%%

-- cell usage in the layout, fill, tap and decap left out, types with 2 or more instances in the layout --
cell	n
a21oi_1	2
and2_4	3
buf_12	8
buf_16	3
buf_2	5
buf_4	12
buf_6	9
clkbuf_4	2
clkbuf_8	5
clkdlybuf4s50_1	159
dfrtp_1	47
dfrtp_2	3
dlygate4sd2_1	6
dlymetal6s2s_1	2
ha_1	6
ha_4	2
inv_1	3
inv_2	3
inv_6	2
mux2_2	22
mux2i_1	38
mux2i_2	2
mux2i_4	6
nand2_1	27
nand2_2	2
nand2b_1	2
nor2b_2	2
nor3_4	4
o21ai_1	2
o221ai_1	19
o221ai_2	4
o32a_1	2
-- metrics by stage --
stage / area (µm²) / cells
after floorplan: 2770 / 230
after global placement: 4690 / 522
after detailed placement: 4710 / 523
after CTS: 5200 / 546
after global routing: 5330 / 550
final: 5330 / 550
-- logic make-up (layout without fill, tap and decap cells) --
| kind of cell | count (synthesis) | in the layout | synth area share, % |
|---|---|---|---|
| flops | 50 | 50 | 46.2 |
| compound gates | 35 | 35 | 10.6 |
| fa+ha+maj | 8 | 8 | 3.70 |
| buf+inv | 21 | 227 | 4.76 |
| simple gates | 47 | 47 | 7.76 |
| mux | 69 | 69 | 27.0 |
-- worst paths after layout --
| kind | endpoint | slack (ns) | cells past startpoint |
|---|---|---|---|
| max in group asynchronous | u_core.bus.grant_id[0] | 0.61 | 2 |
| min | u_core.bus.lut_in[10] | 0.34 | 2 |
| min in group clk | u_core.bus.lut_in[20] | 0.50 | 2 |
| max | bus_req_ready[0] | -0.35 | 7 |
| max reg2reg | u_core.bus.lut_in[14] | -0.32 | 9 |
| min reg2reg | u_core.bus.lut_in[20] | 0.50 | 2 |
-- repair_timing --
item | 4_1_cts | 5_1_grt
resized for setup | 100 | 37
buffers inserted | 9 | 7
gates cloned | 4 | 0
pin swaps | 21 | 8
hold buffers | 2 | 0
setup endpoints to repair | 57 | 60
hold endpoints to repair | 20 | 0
===== src/rtl/fetch_stage.sv =====
// Instruction fetch stage: keeps one instruction request in flight and fills
// the IF/ID register. It can park a response in a hold buffer while decode is
// stalled, and it drops a stale response after a branch redirect.
module fetch_stage (
  input  logic        clk,
  input  logic        reset,
  input  logic        stall,
  input  logic        BrTaken,
  input  logic        UncondBr,
  input  logic [63:0] brPC,
  input  logic [31:0] brInstr,
  output logic        imem_req,
  output logic [63:0] imem_addr,
  input  logic        imem_valid,
  input  logic [31:0] imem_rdata,
  output logic        if_valid,
  output logic [63:0] if_pc,
  output logic [31:0] if_instr,
  output logic [10:0] opCode
);

  typedef enum logic [1:0] {
    FETCH   = 2'd0,
    HOLD    = 2'd1,
    DISCARD = 2'd2
  } state_t;

  state_t      state;
  state_t      state_next;
  logic [63:0] pc;
  logic [63:0] pc_next;
  logic [63:0] req_addr;
  logic [63:0] req_addr_next;
  logic [31:0] hold_buf;
  logic [31:0] hold_buf_next;
  logic        if_valid_next;
  logic [63:0] if_pc_next;
  logic [31:0] if_instr_next;
  logic [63:0] br_offset;
  logic [63:0] br_target;
  logic        resp;
  logic        unused_opcode_bits;

  // The branch opcode bits are decoded upstream, so only the immediates are used here.
  assign unused_opcode_bits = ^brInstr[31:26];

  // A request is live in FETCH and DISCARD, and never while reset is held.
  assign imem_req  = reset && (state != HOLD);
  assign imem_addr = req_addr;
  assign resp      = imem_req && imem_valid;
  assign opCode    = if_instr[31:21];

  // Word-scaled, sign-extended branch offset: imm26 for B, imm19 for CB.
  always_comb begin
    if (UncondBr) begin
      br_offset = {{36{brInstr[25]}}, brInstr[25:0], 2'b00};
    end else begin
      br_offset = {{43{brInstr[23]}}, brInstr[23:5], 2'b00};
    end
    br_target = brPC + br_offset;
  end

  // Next-state and datapath decisions. A redirect overrides stall and any capture.
  always_comb begin
    state_next    = state;
    pc_next       = pc;
    req_addr_next = req_addr;
    hold_buf_next = hold_buf;
    if_valid_next = if_valid;
    if_pc_next    = if_pc;
    if_instr_next = if_instr;

    case (state)
      FETCH: begin
        if (BrTaken) begin
          if_valid_next = 1'b0;
          if_instr_next = 32'd0;
          pc_next       = br_target;
          hold_buf_next = 32'd0;
          if (resp) begin
            req_addr_next = br_target;
            state_next    = FETCH;
          end else begin
            state_next = DISCARD;
          end
        end else if (resp && !stall) begin
          if_valid_next = 1'b1;
          if_pc_next    = req_addr;
          if_instr_next = imem_rdata;
          pc_next       = req_addr + 64'd4;
          req_addr_next = req_addr + 64'd4;
        end else if (resp && stall) begin
          hold_buf_next = imem_rdata;
          state_next    = HOLD;
        end else if (!stall) begin
          if_valid_next = 1'b0;
        end
      end

      HOLD: begin
        if (BrTaken) begin
          if_valid_next = 1'b0;
          if_instr_next = 32'd0;
          pc_next       = br_target;
          req_addr_next = br_target;
          hold_buf_next = 32'd0;
          state_next    = FETCH;
        end else if (!stall) begin
          if_valid_next = 1'b1;
          if_pc_next    = req_addr;
          if_instr_next = hold_buf;
          pc_next       = req_addr + 64'd4;
          req_addr_next = req_addr + 64'd4;
          hold_buf_next = 32'd0;
          state_next    = FETCH;
        end
      end

      DISCARD: begin
        if (BrTaken) begin
          if_valid_next = 1'b0;
          if_instr_next = 32'd0;
          pc_next       = br_target;
          hold_buf_next = 32'd0;
        end else begin
          if (!stall) begin
            if_valid_next = 1'b0;
          end
          if (resp) begin
            req_addr_next = pc;
            state_next    = FETCH;
          end
        end
      end

      default: begin
        state_next = FETCH;
      end
    endcase
  end

  // State register with synchronous active-low reset.
  always_ff @(posedge clk) begin
    if (!reset) begin
      state <= FETCH;
    end else begin
      state <= state_next;
    end
  end

  // PC, request address, hold buffer and IF/ID register.
  always_ff @(posedge clk) begin
    if (!reset) begin
      pc       <= 64'd0;
      req_addr <= 64'd0;
      hold_buf <= 32'd0;
      if_valid <= 1'b0;
      if_pc    <= 64'd0;
      if_instr <= 32'd0;
    end else begin
      pc       <= pc_next;
      req_addr <= req_addr_next;
      hold_buf <= hold_buf_next;
      if_valid <= if_valid_next;
      if_pc    <= if_pc_next;
      if_instr <= if_instr_next;
    end
  end

endmodule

%%

Each line above needs to be output again, exactly as shown.

-- cell usage in the layout, fill, tap and decap left out, types with 2 or more instances in the layout --
cell	n
a21oi_1	2
and2_4	3
buf_12	8
buf_16	3
buf_2	5
buf_4	12
buf_6	9
clkbuf_4	2
clkbuf_8	5
clkdlybuf4s50_1	159
dfrtp_1	47
dfrtp_2	3
dlygate4sd2_1	6
dlymetal6s2s_1	2
ha_1	6
ha_4	2
inv_1	3
inv_2	3
inv_6	2
mux2_2	22
mux2i_1	38
mux2i_2	2
mux2i_4	6
nand2_1	27
nand2_2	2
nand2b_1	2
nor2b_2	2
nor3_4	4
o21ai_1	2
o221ai_1	19
o221ai_2	4
o32a_1	2
-- metrics by stage --
stage / area (µm²) / cells
after floorplan: 2770 / 230
after global placement: 4690 / 522
after detailed placement: 4710 / 523
after CTS: 5200 / 546
after global routing: 5330 / 550
final: 5330 / 550
-- logic make-up (layout without fill, tap and decap cells) --
| kind of cell | count (synthesis) | in the layout | synth area share, % |
|---|---|---|---|
| flops | 50 | 50 | 46.2 |
| compound gates | 35 | 35 | 10.6 |
| fa+ha+maj | 8 | 8 | 3.70 |
| buf+inv | 21 | 227 | 4.76 |
| simple gates | 47 | 47 | 7.76 |
| mux | 69 | 69 | 27.0 |
-- worst paths after layout --
| kind | endpoint | slack (ns) | cells past startpoint |
|---|---|---|---|
| max in group asynchronous | u_core.bus.grant_id[0] | 0.61 | 2 |
| min | u_core.bus.lut_in[10] | 0.34 | 2 |
| min in group clk | u_core.bus.lut_in[20] | 0.50 | 2 |
| max | bus_req_ready[0] | -0.35 | 7 |
| max reg2reg | u_core.bus.lut_in[14] | -0.32 | 9 |
| min reg2reg | u_core.bus.lut_in[20] | 0.50 | 2 |
-- repair_timing --
item | 4_1_cts | 5_1_grt
resized for setup | 100 | 37
buffers inserted | 9 | 7
gates cloned | 4 | 0
pin swaps | 21 | 8
hold buffers | 2 | 0
setup endpoints to repair | 57 | 60
hold endpoints to repair | 20 | 0
===== src/rtl/fetch_stage.sv =====
// Instruction fetch stage: keeps one instruction request in flight and fills
// the IF/ID register. It can park a response in a hold buffer while decode is
// stalled, and it drops a stale response after a branch redirect.
module fetch_stage (
  input  logic        clk,
  input  logic        reset,
  input  logic        stall,
  input  logic        BrTaken,
  input  logic        UncondBr,
  input  logic [63:0] brPC,
  input  logic [31:0] brInstr,
  output logic        imem_req,
  output logic [63:0] imem_addr,
  input  logic        imem_valid,
  input  logic [31:0] imem_rdata,
  output logic        if_valid,
  output logic [63:0] if_pc,
  output logic [31:0] if_instr,
  output logic [10:0] opCode
);

  typedef enum logic [1:0] {
    FETCH   = 2'd0,
    HOLD    = 2'd1,
    DISCARD = 2'd2
  } state_t;

  state_t      state;
  state_t      state_next;
  logic [63:0] pc;
  logic [63:0] pc_next;
  logic [63:0] req_addr;
  logic [63:0] req_addr_next;
  logic [31:0] hold_buf;
  logic [31:0] hold_buf_next;
  logic        if_valid_next;
  logic [63:0] if_pc_next;
  logic [31:0] if_instr_next;
  logic [63:0] br_offset;
  logic [63:0] br_target;
  logic        resp;
  logic        unused_opcode_bits;

  // The branch opcode bits are decoded upstream, so only the immediates are used here.
  assign unused_opcode_bits = ^brInstr[31:26];

  // A request is live in FETCH and DISCARD, and never while reset is held.
  assign imem_req  = reset && (state != HOLD);
  assign imem_addr = req_addr;
  assign resp      = imem_req && imem_valid;
  assign opCode    = if_instr[31:21];

  // Word-scaled, sign-extended branch offset: imm26 for B, imm19 for CB.
  always_comb begin
    if (UncondBr) begin
      br_offset = {{36{brInstr[25]}}, brInstr[25:0], 2'b00};
    end else begin
      br_offset = {{43{brInstr[23]}}, brInstr[23:5], 2'b00};
    end
    br_target = brPC + br_offset;
  end

  // Next-state and datapath decisions. A redirect overrides stall and any capture.
  always_comb begin
    state_next    = state;
    pc_next       = pc;
    req_addr_next = req_addr;
    hold_buf_next = hold_buf;
    if_valid_next = if_valid;
    if_pc_next    = if_pc;
    if_instr_next = if_instr;

    case (state)
      FETCH: begin
        if (BrTaken) begin
          if_valid_next = 1'b0;
          if_instr_next = 32'd0;
          pc_next       = br_target;
          hold_buf_next = 32'd0;
          if (resp) begin
            req_addr_next = br_target;
            state_next    = FETCH;
          end else begin
            state_next = DISCARD;
          end
        end else if (resp && !stall) begin
          if_valid_next = 1'b1;
          if_pc_next    = req_addr;
          if_instr_next = imem_rdata;
          pc_next       = req_addr + 64'd4;
          req_addr_next = req_addr + 64'd4;
        end else if (resp && stall) begin
          hold_buf_next = imem_rdata;
          state_next    = HOLD;
        end else if (!stall) begin
          if_valid_next = 1'b0;
        end
      end

      HOLD: begin
        if (BrTaken) begin
          if_valid_next = 1'b0;
          if_instr_next = 32'd0;
          pc_next       = br_target;
          req_addr_next = br_target;
          hold_buf_next = 32'd0;
          state_next    = FETCH;
        end else if (!stall) begin
          if_valid_next = 1'b1;
          if_pc_next    = req_addr;
          if_instr_next = hold_buf;
          pc_next       = req_addr + 64'd4;
          req_addr_next = req_addr + 64'd4;
          hold_buf_next = 32'd0;
          state_next    = FETCH;
        end
      end

      DISCARD: begin
        if (BrTaken) begin
          if_valid_next = 1'b0;
          if_instr_next = 32'd0;
          pc_next       = br_target;
          hold_buf_next = 32'd0;
        end else begin
          if (!stall) begin
            if_valid_next = 1'b0;
          end
          if (resp) begin
            req_addr_next = pc;
            state_next    = FETCH;
          end
        end
      end

      default: begin
        state_next = FETCH;
      end
    endcase
  end

  // State register with synchronous active-low reset.
  always_ff @(posedge clk) begin
    if (!reset) begin
      state <= FETCH;
    end else begin
      state <= state_next;
    end
  end

  // PC, request address, hold buffer and IF/ID register.
  always_ff @(posedge clk) begin
    if (!reset) begin
      pc       <= 64'd0;
      req_addr <= 64'd0;
      hold_buf <= 32'd0;
      if_valid <= 1'b0;
      if_pc    <= 64'd0;
      if_instr <= 32'd0;
    end else begin
      pc       <= pc_next;
      req_addr <= req_addr_next;
      hold_buf <= hold_buf_next;
      if_valid <= if_valid_next;
      if_pc    <= if_pc_next;
      if_instr <= if_instr_next;
    end
  end

endmodule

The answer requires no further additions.